Posted by aisehman at 12:32 PM | Comments (1) | TrackBack
February 02, 2006
Cartoon Network II
European newspapers simply love cartoons:
The controversy over cartoons of prophet Mohammed being published in a Danish paper escalated yesterday when newspapers across Europe followed suit by re-printing some of the illustrations.News publications in France and Germany, followed by the Netherlands, Italy, Iceland, Norway, Denmark and Spain all carried some of the drawings, attracting condemnation from Muslim groups. [Asians in Media]
It seems we Muslims can't quite grasp the concept of democracy:
Reporters Without Borders said the reaction in the Arab world "betrays a lack of understanding" of press freedom as "an essential accomplishment of democracy."... In a leading editorial, [German paper Die Welt] argued there was a right to blaspheme in the West, and asked whether Islam was capable of coping with satire.
Last time I checked, politeness when dealing with the religious beliefs of others was still a virtue.
It's all too easy to make fun of things you don't believe in, especially when the people having all the fun are in the majority.
BTW Anyone heard a whimper yet from Pak Lah?
Posted by aisehman at 03:11 PM | Comments (3) | TrackBack
Lies, Damned Lies, and Statistics
After The Star put out a story on its frontpage warning of an impending petrol price hike, The New Straits Times saw it fit to do some damage control:
Despite the flurry of price increases last year, Malaysia remains one of the cheapest places in the world to live in.In the latest cost-of-living survey by the Economist Intelligence Unit, Kuala Lumpur was ranked 95th among 128 cities in the world, up three places from the year before.
The most expensive city in the world was Oslo in Norway, knocking Tokyo from the perch for the first time in 14 years. [New Straits Times]
And the story goes on to provide examples of the cost of certain products and services in Oslo.
What doesn't get mentioned in the story is that Norway has consistently been found to be the best country to live in over the last five years by the United Nations Development Program (UNDP).
So, this is the sort of story you would be right to describe as deliberately misleading.
This is the sort of story that insults the intelligence.
And because it is on the frontpage, this is the sort of story you can file under the category of Propaganda.
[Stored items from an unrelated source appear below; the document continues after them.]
`src/rtl/vref_pkg.sv`:
```
package vref_pkg;
  localparam int REF_W = 12;
  localparam int VID_W = 5;

  function automatic logic [REF_W-1:0] vid_to_mv(input logic [VID_W-1:0] code);
    int v;
    if (!code[4]) v = 2000 - 50 * int'(code[3:0]);
    else          v = 1275 - 25 * int'(code[3:0]);
    return REF_W'(v);
  endfunction

  function automatic logic vid_absent(input logic [VID_W-1:0] code);
    return code[3:0] == 4'hF;
  endfunction
endpackage

```
`src/rtl/vcc_hyst.sv`:
```
module vcc_hyst #(
  parameter int VCC_W   = 13,
  parameter int RISE_MV = 4500,
  parameter int FALL_MV = 4000
) (
  input  logic             clk,
  input  logic             rst_n,
  input  logic [VCC_W-1:0] vcc_mv,
  output logic             supply_ok
);
  localparam logic [VCC_W-1:0] RISE_V = VCC_W'(RISE_MV);
  localparam logic [VCC_W-1:0] FALL_V = VCC_W'(FALL_MV);

  always_ff @(posedge clk or negedge rst_n) begin
    if (!rst_n)         supply_ok <= 1'b0;
    else if (supply_ok) supply_ok <= (vcc_mv >= FALL_V);
    else                supply_ok <= (vcc_mv > RISE_V);
  end


  hold_low_chk: assert property (@(posedge clk) disable iff (!rst_n)
    (!supply_ok && vcc_mv <= RISE_V) |=> !supply_ok);

  hold_high_chk: assert property (@(posedge clk) disable iff (!rst_n)
    (supply_ok && vcc_mv >= FALL_V) |=> supply_ok);
endmodule

```
`src/rtl/tick_gen.sv`:
```
module tick_gen #(
  parameter int SLOW_DIV = 20,
  parameter int FAST_DIV = 1
) (
  input  logic clk,
  input  logic rst_n,
  input  logic active,
  input  logic fast,
  output logic tick
);
  localparam int CW = $clog2(SLOW_DIV + 1);
  localparam logic [CW-1:0] SLOW_LIM = CW'(SLOW_DIV - 1);
  localparam logic [CW-1:0] FAST_LIM = CW'(FAST_DIV - 1);

  logic [CW-1:0] cnt_q;
  logic [CW-1:0] lim;

  assign lim  = fast ? FAST_LIM : SLOW_LIM;
  assign tick = active && (cnt_q >= lim);

  always_ff @(posedge clk or negedge rst_n) begin
    if (!rst_n)       cnt_q <= '0;
    else if (!active) cnt_q <= '0;
    else if (tick)    cnt_q <= '0;
    else              cnt_q <= cnt_q + 1'b1;
  end


  idle_no_tick_chk: assert property (@(posedge clk) disable iff (!rst_n)
    !active |=> (cnt_q == '0));
endmodule

```
`src/rtl/ref_slew.sv`:
```
module ref_slew #(
  parameter int REF_W   = 12,
  parameter int STEP_MV = 1,
  parameter int TH_MV   = 900
) (
  input  logic             clk,
  input  logic             rst_n,
  input  logic             run,
  input  logic             tick,
  input  logic [REF_W-1:0] tgt,
  output logic [REF_W-1:0] ref_q,
  output logic             done_q
);
  localparam logic [REF_W-1:0] STEP_V = REF_W'(STEP_MV);
  localparam logic [REF_W-1:0] TH_V   = REF_W'(TH_MV);

  logic [REF_W-1:0] ref_nx;

  always_comb begin
    ref_nx = ref_q;
    if (ref_q < tgt)
      ref_nx = ((tgt - ref_q) > STEP_V) ? ref_q + STEP_V : tgt;
    else if (ref_q > tgt)
      ref_nx = ((ref_q - tgt) > STEP_V) ? ref_q - STEP_V : tgt;
  end

  always_ff @(posedge clk or negedge rst_n) begin
    if (!rst_n) begin
      ref_q  <= '0;
      done_q <= 1'b0;
    end else if (!run) begin
      ref_q  <= '0;
      done_q <= 1'b0;
    end else begin
      if (ref_q >= TH_V) done_q <= 1'b1;
      if (tick)          ref_q  <= ref_nx;
    end
  end


  no_overshoot_chk: assert property (@(posedge clk) disable iff (!rst_n)
    (run && ref_q <= tgt) |=> (!run || ref_q <= $past(tgt)));

  step_bound_chk: assert property (@(posedge clk) disable iff (!rst_n)
    run |=> (!run || (ref_q <= $past(ref_q) + STEP_V && ref_q + STEP_V >= $past(ref_q))));

  clear_chk: assert property (@(posedge clk) disable iff (!rst_n)
    !run |=> (ref_q == '0 && !done_q));

  done_sticky_chk: assert property (@(posedge clk) disable iff (!rst_n)
    (done_q && run) |=> done_q);
endmodule

```
`src/rtl/vref_ramp_seq.sv`:
```
module vref_ramp_seq
  import vref_pkg::*;
#(
  parameter int VCC_W    = 13,
  parameter int RISE_MV  = 4500,
  parameter int FALL_MV  = 4000,
  parameter int SLOW_DIV = 20,
  parameter int FAST_DIV = 1,
  parameter int STEP_MV  = 1,
  parameter int TH_MV    = 900
) (
  input  logic             clk,
  input  logic             rst_n,
  input  logic             en,
  input  logic [VCC_W-1:0] vcc_mv,
  input  logic [4:0]       vid,
  output logic [11:0]      ref_mv,
  output logic             ss_done,
  output logic             code_chg,
  output logic             cpu_absent
);
  logic             supply_ok;
  logic             run;
  logic             tick;
  logic [VID_W-1:0] vid_q;
  logic [REF_W-1:0] tgt;

  vcc_hyst #(.VCC_W(VCC_W), .RISE_MV(RISE_MV), .FALL_MV(FALL_MV)) u_hyst (
    .clk(clk), .rst_n(rst_n), .vcc_mv(vcc_mv), .supply_ok(supply_ok));

  always_ff @(posedge clk or negedge rst_n) begin
    if (!rst_n) begin
      vid_q      <= '1;
      cpu_absent <= 1'b0;
      code_chg   <= 1'b0;
    end else begin
      vid_q      <= vid;
      cpu_absent <= vid_absent(vid);
      code_chg   <= run && (vid != vid_q);
    end
  end

  assign run = en && supply_ok && !cpu_absent;
  assign tgt = vid_to_mv(vid_q);

  tick_gen #(.SLOW_DIV(SLOW_DIV), .FAST_DIV(FAST_DIV)) u_tick (
    .clk(clk), .rst_n(rst_n), .active(run), .fast(ss_done), .tick(tick));

  ref_slew #(.REF_W(REF_W), .STEP_MV(STEP_MV), .TH_MV(TH_MV)) u_slew (
    .clk(clk), .rst_n(rst_n), .run(run), .tick(tick), .tgt(tgt),
    .ref_q(ref_mv), .done_q(ss_done));


  hold_between_ticks_chk: assert property (@(posedge clk) disable iff (!rst_n)
    (run && !tick) |=> (!run || $stable(ref_mv)));

  absent_zero_chk: assert property (@(posedge clk) disable iff (!rst_n)
    cpu_absent |=> (ref_mv == '0 && !ss_done));

  chg_needs_run_chk: assert property (@(posedge clk) disable iff (!rst_n)
    !run |=> !code_chg);
endmodule

```
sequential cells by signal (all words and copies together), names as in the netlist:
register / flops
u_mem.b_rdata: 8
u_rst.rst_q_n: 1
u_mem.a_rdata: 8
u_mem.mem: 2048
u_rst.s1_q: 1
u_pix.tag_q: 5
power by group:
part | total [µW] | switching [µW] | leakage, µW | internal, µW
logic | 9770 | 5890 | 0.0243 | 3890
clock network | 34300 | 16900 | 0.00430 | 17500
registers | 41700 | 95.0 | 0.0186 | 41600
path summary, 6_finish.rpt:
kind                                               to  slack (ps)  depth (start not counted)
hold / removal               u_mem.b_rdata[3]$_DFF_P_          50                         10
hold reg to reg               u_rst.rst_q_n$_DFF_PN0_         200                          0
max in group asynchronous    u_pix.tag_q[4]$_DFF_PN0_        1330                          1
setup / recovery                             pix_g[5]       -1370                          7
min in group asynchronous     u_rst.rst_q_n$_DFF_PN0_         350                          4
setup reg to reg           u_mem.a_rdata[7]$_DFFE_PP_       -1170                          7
[src/rtl/runctl_pkg.sv]
package runctl_pkg;

    localparam int OP_W   = 4;
    localparam int KIND_W = 4;
    localparam int WORD_W = 32;

    typedef enum logic [OP_W-1:0] {
        OP_IMEM_WR = 4'd0,
        OP_IMEM_RD = 4'd1,
        OP_DMEM_WR = 4'd2,
        OP_DMEM_RD = 4'd3,
        OP_ARG_LD  = 4'd4,
        OP_ARG_PC  = 4'd5,
        OP_GO      = 4'd6,
        OP_GO_N    = 4'd7,
        OP_HALT    = 4'd8,
        OP_RD_CYC  = 4'd9,
        OP_RD_INS  = 4'd10
    } op_e;

    typedef enum logic [KIND_W-1:0] {
        KIND_ACK  = 4'd0,
        KIND_DATA = 4'd1,
        KIND_ERR  = 4'd2
    } kind_e;

    typedef struct packed {
        logic [OP_W-1:0]   op;
        logic [WORD_W-1:0] addr;
        logic [WORD_W-1:0] data;
    } cmd_t;

    typedef struct packed {
        logic [WORD_W-1:0] data;
        logic [KIND_W-1:0] kind;
        logic [WORD_W-1:0] addr;
    } rsp_t;

    // memory commands occupy opcodes 0..3
    function automatic logic op_is_mem(input logic [OP_W-1:0] op);
        return op[OP_W-1:2] == '0;
    endfunction

    // within memory commands, bit 0 marks a read
    function automatic logic op_is_read(input logic [OP_W-1:0] op);
        return op[0];
    endfunction

    // within memory commands, bit 1 selects data memory
    function automatic logic op_mem_sel(input logic [OP_W-1:0] op);
        return op[1];
    endfunction

    function automatic logic op_is_start(input logic [OP_W-1:0] op);
        return (op == OP_GO) || (op == OP_GO_N);
    endfunction

    function automatic logic op_defined(input logic [OP_W-1:0] op);
        return op <= OP_RD_INS;
    endfunction

endpackage

[src/rtl/runctl_perf.sv]
module runctl_perf #(
    parameter int CNT_W = 32
) (
    input  logic             clk,
    input  logic             rst,
    input  logic             clr,
    input  logic             en,
    input  logic             inc,
    output logic [CNT_W-1:0] count
);

    always_ff @(posedge clk) begin
        if (rst || clr) begin
            count <= '0;
        end else if (en && inc) begin
            count <= count + 1'b1;
        end
    end


    perf_hold_chk: assert property (@(posedge clk) disable iff (rst)
        (!en && !clr) |=> $stable(count));

endmodule

[src/rtl/runctl_run.sv]
module runctl_run
    import runctl_pkg::*;
(
    input  logic              clk,
    input  logic              rst,
    input  logic              exec_valid,
    input  cmd_t              exec_cmd,
    input  logic              core_stop_hit,
    output logic              core_run,
    output logic              core_pc_load,
    output logic [WORD_W-1:0] core_pc_value,
    output logic              host_irq,
    output logic              cnt_clr
);

    logic [WORD_W-1:0] arg_q;
    logic [WORD_W-1:0] remain_q;
    logic              run_q;
    logic              bounded_q;
    logic              irq_q;
    logic              pc_load_q;
    logic [WORD_W-1:0] pc_val_q;

    assign cnt_clr = exec_valid && op_is_start(exec_cmd.op);

    always_ff @(posedge clk) begin
        if (rst) begin
            arg_q     <= '0;
            remain_q  <= '0;
            run_q     <= 1'b0;
            bounded_q <= 1'b0;
            irq_q     <= 1'b0;
            pc_load_q <= 1'b0;
            pc_val_q  <= '0;
        end else begin
            pc_load_q <= 1'b0;
            // free-running behaviour of an active run
            if (run_q) begin
                if (core_stop_hit) begin
                    run_q <= 1'b0;
                    irq_q <= 1'b1;
                end else if (bounded_q && remain_q == 1) begin
                    run_q <= 1'b0;
                end
                if (bounded_q) begin
                    remain_q <= remain_q - 1'b1;
                end
            end
            // host commands take precedence
            if (exec_valid) begin
                case (exec_cmd.op)
                    OP_ARG_LD: arg_q <= exec_cmd.data;
                    OP_ARG_PC: begin
                        pc_load_q <= 1'b1;
                        pc_val_q  <= arg_q;
                        irq_q     <= 1'b0;
                    end
                    OP_GO: begin
                        run_q     <= 1'b1;
                        bounded_q <= 1'b0;
                        irq_q     <= 1'b0;
                    end
                    OP_GO_N: begin
                        pc_load_q <= 1'b1;
                        pc_val_q  <= exec_cmd.addr;
                        run_q     <= (arg_q != '0);
                        bounded_q <= 1'b1;
                        remain_q  <= arg_q;
                        irq_q     <= 1'b0;
                    end
                    OP_HALT: run_q <= 1'b0;
                    default: ;
                endcase
            end
        end
    end

    assign core_run      = run_q;
    assign core_pc_load  = pc_load_q;
    assign core_pc_value = pc_val_q;
    assign host_irq      = irq_q;


    irq_source_chk: assert property (@(posedge clk) disable iff (rst)
        $rose(host_irq) |-> $past(core_stop_hit && core_run));


    irq_clear_chk: assert property (@(posedge clk) disable iff (rst)
        $fell(host_irq) |-> $past(exec_valid && (op_is_start(exec_cmd.op) || exec_cmd.op == OP_ARG_PC)));

endmodule

[src/rtl/runctl_cmd.sv]
module runctl_cmd
    import runctl_pkg::*;
(
    input  logic              clk,
    input  logic              rst,
    input  logic              cmd_valid,
    output logic              cmd_ready,
    input  cmd_t              cmd_in,
    output logic              rsp_valid,
    input  logic              rsp_ready,
    output rsp_t              rsp_out,
    input  logic              core_busy,
    input  logic [WORD_W-1:0] cyc_val,
    input  logic [WORD_W-1:0] ins_val,
    output logic              exec_valid,
    output cmd_t              exec_cmd,
    output logic              mem_req,
    output logic              mem_we,
    output logic              mem_sel,
    output logic [WORD_W-1:0] mem_addr,
    output logic [WORD_W-1:0] mem_wdata,
    input  logic [WORD_W-1:0] mem_rdata
);

    typedef enum logic [1:0] {S_IDLE, S_EXEC, S_WAIT, S_RESP} state_e;

    state_e state_q;
    cmd_t   cur_q;
    rsp_t   rsp_q;
    logic   mem_cmd;

    assign mem_cmd = op_is_mem(cur_q.op);

    always_ff @(posedge clk) begin
        if (rst) begin
            state_q <= S_IDLE;
            cur_q   <= '0;
            rsp_q   <= '0;
        end else begin
            case (state_q)
                S_IDLE: begin
                    if (cmd_valid) begin
                        cur_q   <= cmd_in;
                        state_q <= S_EXEC;
                    end
                end
                S_EXEC: begin
                    rsp_q.addr <= cur_q.addr;
                    rsp_q.data <= '0;
                    rsp_q.kind <= KIND_ACK;
                    state_q    <= S_RESP;
                    if (mem_cmd) begin
                        if (core_busy) begin
                            rsp_q.kind <= KIND_ERR;
                        end else if (op_is_read(cur_q.op)) begin
                            state_q <= S_WAIT;
                        end
                    end else if (cur_q.op == OP_RD_CYC) begin
                        rsp_q.data <= cyc_val;
                        rsp_q.kind <= KIND_DATA;
                    end else if (cur_q.op == OP_RD_INS) begin
                        rsp_q.data <= ins_val;
                        rsp_q.kind <= KIND_DATA;
                    end else if (!op_defined(cur_q.op)) begin
                        rsp_q.kind <= KIND_ERR;
                    end
                end
                S_WAIT: begin
                    rsp_q.data <= mem_rdata;
                    rsp_q.kind <= KIND_DATA;
                    state_q    <= S_RESP;
                end
                default: begin
                    if (rsp_ready) begin
                        state_q <= S_IDLE;
                    end
                end
            endcase
        end
    end

    assign cmd_ready  = (state_q == S_IDLE);
    assign rsp_valid  = (state_q == S_RESP);
    assign rsp_out    = rsp_q;
    assign exec_valid = (state_q == S_EXEC);
    assign exec_cmd   = cur_q;
    assign mem_req    = (state_q == S_EXEC) && mem_cmd && !core_busy;
    assign mem_we     = !op_is_read(cur_q.op);
    assign mem_sel    = op_mem_sel(cur_q.op);
    assign mem_addr   = cur_q.addr;
    assign mem_wdata  = cur_q.data;


    rsp_hold_chk: assert property (@(posedge clk) disable iff (rst)
        (rsp_valid && !rsp_ready) |=> (rsp_valid && $stable(rsp_out)));


    single_cmd_chk: assert property (@(posedge clk) disable iff (rst)
        (cmd_valid && cmd_ready) |=> !cmd_ready);

endmodule

[src/rtl/cpu_runctl.sv]
module cpu_runctl
    import runctl_pkg::*;
#(
    parameter int CNT_W = 32
) (
    input  logic              clk,
    input  logic              rst,
    input  logic              cmd_valid,
    output logic              cmd_ready,
    input  logic [OP_W-1:0]   cmd_op,
    input  logic [WORD_W-1:0] cmd_addr,
    input  logic [WORD_W-1:0] cmd_data,
    output logic              rsp_valid,
    input  logic              rsp_ready,
    output logic [WORD_W-1:0] rsp_data,
    output logic [KIND_W-1:0] rsp_kind,
    output logic [WORD_W-1:0] rsp_addr,
    output logic              host_irq,
    output logic              core_run,
    output logic              core_pc_load,
    output logic [WORD_W-1:0] core_pc_value,
    input  logic              core_retire,
    input  logic              core_stop_hit,
    output logic              mem_req,
    output logic              mem_we,
    output logic              mem_sel,
    output logic [WORD_W-1:0] mem_addr,
    output logic [WORD_W-1:0] mem_wdata,
    input  logic [WORD_W-1:0] mem_rdata
);

    cmd_t             cmd_bus;
    rsp_t             rsp_bus;
    logic             exec_valid;
    cmd_t             exec_cmd;
    logic             cnt_clr;
    logic [CNT_W-1:0] cyc_cnt;
    logic [CNT_W-1:0] ins_cnt;

    assign cmd_bus = '{op: cmd_op, addr: cmd_addr, data: cmd_data};
    assign rsp_data = rsp_bus.data;
    assign rsp_kind = rsp_bus.kind;
    assign rsp_addr = rsp_bus.addr;

    runctl_cmd i_cmd (
        .clk        (clk),
        .rst        (rst),
        .cmd_valid  (cmd_valid),
        .cmd_ready  (cmd_ready),
        .cmd_in     (cmd_bus),
        .rsp_valid  (rsp_valid),
        .rsp_ready  (rsp_ready),
        .rsp_out    (rsp_bus),
        .core_busy  (core_run),
        .cyc_val    (WORD_W'(cyc_cnt)),
        .ins_val    (WORD_W'(ins_cnt)),
        .exec_valid (exec_valid),
        .exec_cmd   (exec_cmd),
        .mem_req    (mem_req),
        .mem_we     (mem_we),
        .mem_sel    (mem_sel),
        .mem_addr   (mem_addr),
        .mem_wdata  (mem_wdata),
        .mem_rdata  (mem_rdata)
    );

    runctl_run i_run (
        .clk           (clk),
        .rst           (rst),
        .exec_valid    (exec_valid),
        .exec_cmd      (exec_cmd),
        .core_stop_hit (core_stop_hit),
        .core_run      (core_run),
        .core_pc_load  (core_pc_load),
        .core_pc_value (core_pc_value),
        .host_irq      (host_irq),
        .cnt_clr       (cnt_clr)
    );

    runctl_perf #(.CNT_W(CNT_W)) i_cyc_cnt (
        .clk   (clk),
        .rst   (rst),
        .clr   (cnt_clr),
        .en    (core_run),
        .inc   (1'b1),
        .count (cyc_cnt)
    );

    runctl_perf #(.CNT_W(CNT_W)) i_ins_cnt (
        .clk   (clk),
        .rst   (rst),
        .clr   (cnt_clr),
        .en    (core_run),
        .inc   (core_retire),
        .count (ins_cnt)
    );


    mem_while_run_chk: assert property (@(posedge clk) disable iff (rst)
        core_run |-> !mem_req);

endmodule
Posted by aisehman at 01:29 PM | Comments (1) | TrackBack
February 01, 2006
Hamas Money You Gave?
More on Hamas. It seems they couldn't care less whether the West wants to provide aid or not:
A senior Hamas official said Tuesday his group is already looking for new sources of funding after the international community threatened to cut off aid, saying Hamas - which won legislative elections in a landslide - won't be "blackmailed."... "We are looking for alternative sources and we will not allow ourselves to be blackmailed," Osama Hamdan, a member of the group's exiled leadership, said in a telephone interview with The Associated Press from Beirut, Lebanon. [Associated Press via The Wall Street Journal Online; subscription required]
So where does Hamas get its money?
Hamas won't disclose how much money it has. However, its leaders said the group suffers from no lack of funds because of contributions from Iran and Arab states such as Qatar and Kuwait.Hamas collects donations from charities and communities around the world, especially Indonesia, Malaysia and Saudi Arabia, where people give generously during collection drives after Friday prayers.
... Islamic charities, private donors, and the non-governmental organizations sympathetic to the Hamas agenda from around the world will continue to send money to the Palestinians.
Hamas has its fans in the Muslim world and has survived since it was created 19 years ago through donations that some believe have reached tens of millions of dollars a year.
Malaysia? Really? I can't recall giving money to Hamas.